I came across this poetic line when the Scottish, Glasglow born narrator Andrew Marr talked about weathermen gathering climatic data from outer space:

"...looking down from above are robots, not angels..."

That sentence totally took away my concentration from the programme as I pondered about how even space now is taken over by technology and how our lives revolve around technology. We are thrown into this age of technology and it embraces us disregarding our preferences.

But again, how many relationships (be it love, friends, business, research-based, creativity-based) are started over email, text messages and instant messaging. Humanity now runs in the veins of optical fibers and the music of frequencies bonuces off our own building walls.

I couldn't help but think of the great forces at work here. Perhaps,
Looking up from below are angels, not humans.

The rain is coming at the window from all sides while the sun shines high above, another typical day for Edinburgh.

Thursday 23 October 2008

A bit restless

I should be writing my essays which is due in 2 weeks. But my mind is restless because I cannot answer questions. (Excuses....)

Questions that doesn't concern the wealth of nations, but the wealth of humans.
My question is simple.
What is our epoch?

I struggle to find a definition for it. Maybe there's an article floating somewhere out there that attempts to answer this question.

But as creation itself is brought under trial, is there anything that cannot be questioned or achieved by us? And how should this madness be stopped? If ever it should be stopped.
Or is it more like America dropping the atomic bomb into Hiroshima, it's a new weapon, so we use it and then learn from that mistake, that happened with the gas attacks in world war I, so why not stop inventing and experimenting?

What about our moral ethics? After the Death of God, after the emergence of culture relativism, what governs our land, is it law, is it personal conscience?

How should society be organized? The rivalry with capitalism has failed because our greed and the invisible hands do contribute to the wealth of nations. But it is, afterall, the wealth of nations rather than the wealth of humans. Would freedom, prosperity, a lack of worry in society be the ultimate goal of a government? If so, why does so many people kill themselves in Scandinavia?

This is an age of non-rebellion, of timidness, of numbness (I'm writing this article, when there's a war being waged on another continent, but we keep on living our lives, read the news and do nothing about it.)

Our perhaps we are at a transitional period of a great pendulum, anticipating, waiting for the coming of a new age.

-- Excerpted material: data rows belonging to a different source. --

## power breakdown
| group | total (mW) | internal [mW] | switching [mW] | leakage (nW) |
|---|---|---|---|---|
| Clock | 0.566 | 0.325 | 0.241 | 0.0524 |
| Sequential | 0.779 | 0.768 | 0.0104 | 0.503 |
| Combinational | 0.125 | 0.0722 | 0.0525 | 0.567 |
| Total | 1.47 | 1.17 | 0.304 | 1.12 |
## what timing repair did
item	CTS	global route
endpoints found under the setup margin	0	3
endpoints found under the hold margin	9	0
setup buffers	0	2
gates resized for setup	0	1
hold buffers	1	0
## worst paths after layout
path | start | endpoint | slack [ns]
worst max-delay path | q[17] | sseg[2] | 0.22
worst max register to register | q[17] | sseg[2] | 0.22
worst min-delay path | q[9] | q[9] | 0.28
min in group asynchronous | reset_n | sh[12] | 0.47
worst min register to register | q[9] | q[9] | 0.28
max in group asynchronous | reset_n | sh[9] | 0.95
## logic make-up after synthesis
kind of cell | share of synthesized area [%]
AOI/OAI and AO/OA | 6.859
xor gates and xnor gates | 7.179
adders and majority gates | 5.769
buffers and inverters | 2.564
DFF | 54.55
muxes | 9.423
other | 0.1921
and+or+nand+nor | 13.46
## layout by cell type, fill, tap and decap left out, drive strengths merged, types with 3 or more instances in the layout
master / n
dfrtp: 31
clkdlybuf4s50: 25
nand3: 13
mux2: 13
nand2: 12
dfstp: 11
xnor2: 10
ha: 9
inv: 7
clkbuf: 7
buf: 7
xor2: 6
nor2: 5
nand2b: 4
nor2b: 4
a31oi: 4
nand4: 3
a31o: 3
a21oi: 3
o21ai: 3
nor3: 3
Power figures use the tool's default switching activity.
`config.mk`:
```
export PLATFORM = sky130hd
export DESIGN_NAME = fifo_reader
export DESIGN_NICKNAME = d
export VERILOG_FILES = /design/src/rtl/fifo_pkg.sv /design/src/rtl/fifo_reader_buf.sv /design/src/rtl/fifo_reader.sv
export SDC_FILE = /design/constraint.sdc
export NUM_CORES = 1
export LEC_CHECK = 0
export ABC_AREA = 1
export BUFFER_PORTS_ARGS = -buffer_cell sky130_fd_sc_hd__buf_2
export CORE_MARGIN = 2
export CORE_UTILIZATION = 55
export CTS_CLUSTER_DIAMETER = 120
export DETAILED_ROUTE_END_ITERATION = 16
export PLACE_DENSITY = 0.8
export REMOVE_ABC_BUFFERS = 1
export SLEW_MARGIN = 20
export SYNTH_ARGS = -nofsm -noshare
export SYNTH_HDL_FRONTEND = slang
export SYNTH_SLANG_ARGS = --single-unit
```
`constraint.sdc`:
```
create_clock -name clock -period 3.2 [get_ports clock]
set_clock_uncertainty 0.2 [all_clocks]
set_input_delay 0.16 -clock clock [delete_from_list [all_inputs] [get_ports clock]]
set_output_delay 0.16 -clock clock [all_outputs]
set_load 0.02 [all_outputs]
```
`src/rtl/fifo_pkg.sv`:
```
`default_nettype none
// +----------------------------------------------------------------------+
// | fifo_pkg: word type and sizing helpers shared by the FIFO and reader |
// | Revision: 1.0                                                        |
// +----------------------------------------------------------------------+
package fifo_pkg;

    localparam int FIFO_WIDTH = 32;

    typedef logic [FIFO_WIDTH-1:0] word_t;

    // Counter width for a modulo-n counter; never narrower than one bit.
    function automatic int ctr_width(input int n);
        return (n > 1) ? $clog2(n) : 1;
    endfunction

endpackage
`default_nettype wire

```
`src/rtl/fifo_reader_buf.sv`:
```
`default_nettype none
// +----------------------------------------------------------------------+
// | fifo_reader_buf: two-entry in-order buffer, slot 0 is the head       |
// | Revision: 1.0                                                        |
// +----------------------------------------------------------------------+
module fifo_reader_buf import fifo_pkg::*; #(
    parameter int WIDTH = FIFO_WIDTH
) (
    input  logic             clock,
    input  logic             reset_n,
    input  logic             wr_en,
    input  logic [WIDTH-1:0] wr_data,
    input  logic             pop,
    output logic [1:0]       count,
    output logic [WIDTH-1:0] head_data
);

    logic [WIDTH-1:0] r_slot0;
    logic [WIDTH-1:0] r_slot1;
    logic [1:0]       r_count;

    // The caller guarantees no write into a full buffer and no pop from an empty one.
    always_ff @(posedge clock or negedge reset_n) begin
        if (!reset_n) begin
            r_count <= 2'd0;
            r_slot0 <= '0;
            r_slot1 <= '0;
        end else begin
            if (pop) begin
                if (r_count == 2'd2) begin
                    r_slot0 <= r_slot1;
                    if (wr_en) begin
                        r_slot1 <= wr_data;
                    end
                end else if (wr_en) begin
                    r_slot0 <= wr_data;
                end
            end else if (wr_en) begin
                if (r_count == 2'd0) begin
                    r_slot0 <= wr_data;
                end else begin
                    r_slot1 <= wr_data;
                end
            end
            r_count <= r_count + {1'b0, wr_en} - {1'b0, pop};
        end
    end

    assign count     = r_count;
    assign head_data = r_slot0;

endmodule
`default_nettype wire

```
`src/rtl/fifo_reader.sv`:
```
`default_nettype none
// +----------------------------------------------------------------------+
// | fifo_reader: drains a 1-cycle-latency FIFO into a framed stream      |
// | Revision: 1.0                                                        |
// +----------------------------------------------------------------------+
module fifo_reader import fifo_pkg::*; #(
    parameter int WIDTH = FIFO_WIDTH,
    parameter int BURST = 8
) (
    input  logic             clock,
    input  logic             reset_n,
    input  logic             enable,
    input  logic             fifo_empty,
    output logic             fifo_rd_en,
    input  logic [WIDTH-1:0] fifo_rd_data,
    output logic [WIDTH-1:0] out_data,
    output logic             out_valid,
    output logic             out_last,
    input  logic             out_ready,
    output logic             busy
);

    localparam int                  c_BEAT_W    = ctr_width(BURST);
    localparam logic [c_BEAT_W-1:0] c_BEAT_LAST = c_BEAT_W'(BURST - 1);

    logic                r_inflight;
    logic [c_BEAT_W-1:0] r_beat;
    logic [1:0]          w_count;
    logic [2:0]          w_occ;
    logic                w_pop_out;

    fifo_reader_buf #(
        .WIDTH (WIDTH)
    ) u_buf (
        .clock     (clock),
        .reset_n   (reset_n),
        .wr_en     (r_inflight),
        .wr_data   (fifo_rd_data),
        .pop       (w_pop_out),
        .count     (w_count),
        .head_data (out_data)
    );

    assign out_valid = (w_count != 2'd0);
    assign w_pop_out = out_valid && out_ready;

    // Occupancy after this edge, counting the word already in flight.
    assign w_occ = {1'b0, w_count} + {2'b00, r_inflight} - {2'b00, w_pop_out};

    // reset_n gating keeps the pop request low while the reader is held in reset.
    assign fifo_rd_en = reset_n && enable && !fifo_empty && (w_occ < 3'd2);

    assign out_last = out_valid && (r_beat == c_BEAT_LAST);
    assign busy     = out_valid || r_inflight;

    always_ff @(posedge clock or negedge reset_n) begin
        if (!reset_n) begin
            r_inflight <= 1'b0;
            r_beat     <= '0;
        end else begin
            r_inflight <= fifo_rd_en;
            if (w_pop_out) begin
                r_beat <= (r_beat == c_BEAT_LAST) ? '0 : r_beat + c_BEAT_W'(1);
            end
        end
    end

endmodule
`default_nettype wire

```
==> impl_metrics.ini, run 1 <==
[status]
status = complete, no violations

[logic_synthesis]
syn_area_per_cell_sq_um = 8.271
synth_flop_cell = dfrtp_1
synth_edf_count = 0
synth_largest_area_cell = dfrtp_1
synthTopCellsByArea = dfrtp_1, nand2_1, inv_1
synth_warnings = 0
yosysUniqueCellTypes = 20
synth_top_area_share_pct = 51.28
yosysMostFrequentCell = nand2_1
synth_cells = 413
ys_seq_area_share_pct = 51.28
netlist_area_sq_um = 3416
synthArstFlopShare_pct = 100.0
ys_top_cells_by_count = nand2_1, dfrtp_1, inv_1, nand3_1, o21ai_2
ys_ff_latch = 70

[finish]
num_antenna_cells = 0
area_delta_synth_final_pct = 24.21
n_fill_cell = 470
drive_gt1_share_pct = 24.04
final_core_util_pct = 71.24
instances_no_fill = 595
finalNetCount = 557

[global_routing]
grt.overflow.total = 0
grt_pass1_vias = 2901
grt_usage_pct = 23.18
antenna_found_initial = 0
grt_max_degree = 65
grt_first_pass_wirelength_microns = 12900

[route]
first_pass_iters = 5
antenna_left = 0
drc = 0
via_count = 2917
routedWlPerCell_microns = 12.53
vias_per_cell = 4.903
drt_first_iter_violations = 117
wl_microns = 7455

[floorplan]
rows = 28
coreArea_sq_um = 5956
dieArea_sq_um = 6857
io_pins = 73
die-height_microns = 82.81
die_w_microns = 82.81
start_util_pct = 57.35

[setup_path]
r2r-end = r_inflight$_DFF_PN0_
reg2regPathDepth = 10
critPathMaxFanout = 34
r2r-start = u_buf.count[1]$_DFF_PN0_
required_ns = 2.84
cp-start-kind = flip-flop
rrSetupSlack_ns = 0.34
endpoint_kind = output pin
cp.arrival_ns = 2.57
critPathKind = reg2out

[clock_network]
clkTransAtPathRegs_ns = 0.07
clock-sinks = 70
cts_tree = yes
root_buffer = clkbuf_8
tritoncts.num_buffers = 9
postCtsSetupBuffers = 0
h-tree-depth = 3
clk_latency_ns = 0.34
clk_path_buf_depth = 2

[timing]
whs_ns = 0.09938
setup_viol = 0
worstMarginPinSlew_ns = 0.7632
slew_headroom_pct = 49.08
period_share_pct = 91.43
slew_viol_final = 0
setup_tns_ns = 0
fin_crit_ns = 2.926
fmax_mhz = 341.8
rsz0062_at_grt = no
hold_viol_final = 0

[hold_path]
hp-start = out_ready
whs_path_depth = 4
holdCritPathClass = in2reg
hold_path_end = r_beat[2]$_DFFE_PN0P_

[placed_design]
dp_cells = 545
dp.final_hpwl_microns = 4732
place.port_buffers = 72
gp_congestion = 0.8251

[run]
maxCapViolCount = 0

[power_and_ir_drop]
p_leak_nw = 2.369
p_total_mw = 3.948
power_density_nw_per_um2 = 930.6
ir_worst_vdd_mv = 0.4744
kinds of logic after synthesis:
| family | count (synthesis) | share of synthesized area (%) |
|---|---|---|
| xor+xnor | 1 | 0.2565 |
| compound gates | 40 | 8.461 |
| simple gates | 211 | 25.90 |
| flops | 70 | 51.28 |
| fa+ha+maj | 4 | 1.685 |
| buf+inv | 87 | 12.42 |
through the flow:
stage | setup WS (ns) | instance area (sq um)
2_1_floorplan | 0.7732 | 3251
3_3_place_gp | 0.6280 | 3727
3_5_place_dp | 0.5630 | 3727
4_1_cts | 0.1723 | 4233
5_1_grt | 0.06408 | 4243
6_report | 0.2743 | 4243
state kept, by name (all words and copies together), names as in the netlist:
name and cells:
r_inflight 1, u_buf.count 2, r_beat 3, u_buf.head_data 32, u_buf.r_slot1 32
cell usage in the layout, fill, tap and decap left out:
cell type      synthesis  routed
nand2_1              164     164
buf_2                  6      72
dfrtp_1               70      69
inv_1                 65      65
dlygate4sd3_1          0      35
nand3_1               34      34
o21ai_2               23      23
o21ai_1               11      11
clkbuf_8               0       9
nor2_1                 5       5
inv_2                  4       4
nor2_4                 4       4
o21ai_0                4       4
clkinv_2               0       4
ha_1                   3       3
buf_4                  0       3
nand2_8                0       1
xnor2_1                1       1
or2_2                  1       1
a21oi_1                1       1
nand2_2                1       1
nand2_4                2       1
o21a_1                 1       1
fa_1                   1       1
clkbuf_1               0       1
clkinvlp_4             0       1
dfrtp_2                0       1
routing by layer:
metal	vias to the layer above	part of all wire, %	global-route usage, %	routed length, microns
met4	0	2.3	11.18	170
met2	80	50	38.78	3759
met5	-	0	0	0
met3	16	4.8	4.274	361
li1	1450	-	-	-
met1	1371	42	29.10	3164
repair_timing:
| item | 4_1_cts | 5_1_grt |
|---|---|---|
| endpoints found under the hold margin | 94 | 0 |
| gates resized for setup | 0 | 2 |
| setup endpoints to repair | 0 | 2 |
| hold buffers | 35 | 0 |
layout make-up:
class / count / area (sq um) / share of cell area, %
timing repair buffer: 110 / 733.2 / 17.28
sequential: 70 / 1753 / 41.32
clock inverter: 5 / 27.53 / 0.6488
inverter: 69 / 259.0 / 6.104
tap: 75 / 93.84 / 2.212
clock buffer: 10 / 127.6 / 3.008
multi-input combinational: 256 / 1249 / 29.43
critical path: stages (launching register included):
cell and delay [ns]:
dfrtp_2 0.47, inv_2 0.12, nor2_4 0.06, nand2_8 0.20
o21ai_0 0.14, ha_1 0.21, fa_1 0.47, nor2_1 0.13
nand3_1 0.09, nor2_1 0.15, buf_2 0.18
how the worst max path moves through the flow:
| stage | endpoint | depth (start not counted) | start |
|---|---|---|---|
| floorplan | fifo_rd_en | 9 | u_buf.count[1]$_DFF_PN0_ |
| global placement | fifo_rd_en | 10 | u_buf.count[1]$_DFF_PN0_ |
| detailed placement | fifo_rd_en | 10 | u_buf.count[1]$_DFF_PN0_ |
| CTS | fifo_rd_en | 10 | u_buf.count[1]$_DFF_PN0_ |
| global route | fifo_rd_en | 10 | u_buf.count[1]$_DFF_PN0_ |
| finish | fifo_rd_en | 10 | u_buf.count[1]$_DFF_PN0_ |
power by group:
part | leakage (nW) | internal (mW) | switching (mW) | total [mW]
logic | 1.40 | 0.632 | 1.15 | 1.78
registers | 0.888 | 1.32 | 0.253 | 1.57
clock network | 0.0817 | 0.271 | 0.320 | 0.591
Power figures use the tool's default switching activity.
==> inputs of run 2 (changes only) <==
--- a/config.mk
+++ b/config.mk
@@ -12,6 +12,7 @@
 export CTS_CLUSTER_DIAMETER = 120
 export DETAILED_ROUTE_END_ITERATION = 16
 export PLACE_DENSITY = 0.8
+export RECOVER_POWER = 25
 export REMOVE_ABC_BUFFERS = 1
 export SLEW_MARGIN = 20
 export SYNTH_ARGS = -nofsm -noshare
==> run 2 against run 1 <==
  * The run now ends with capacitance limit, slew limit left
  * Design area shrank 0.53%
  * Routed wire length grew 0.68%
  * Final cell count is the same
  * Worst hold slack gained 0.0032 ns
  * Sequential share of layout area grew 0.22 points
  * Combinational power is essentially flat
  * Critical path depth is the same
  * First-iteration DRC count grew 6.8%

Our is this the final balance we have struck after thousand years of struggling?

Or maybe I am just moaning when there's no pain 無病呻吟是也

Tuesday 7 October 2008

Architect's responsibility in the 21st Century

Just read a nice article on Renzo Piano's new California Academy (he was the one who co-designed Pompidou Center in Paris with Richard Rogers).

My favourite part of the article was Piano's view of archhitect's responsibility in our contemporary world. His view is that "19th century was about new kinds of construction...Steel and so forth. And the 20th century created a language for that. Now architects must develop an aesthetic for our discovery about the fragility of nature."

I have always wondered whether there will be a coherent movement around the globe that would lead all architects to design buildings that reflect the concerns of our time.

I have a childish dream, a dream of the co-existence of nature and city. As taller and bolder skyscrapers are built, the community living or working in the skyscraper will take turns in helping in farming at the grounds (or different floors) which would create a sufficient amount of produce to sustain those living within.

I don't see how people can be harmful to their land if they cultivated their own.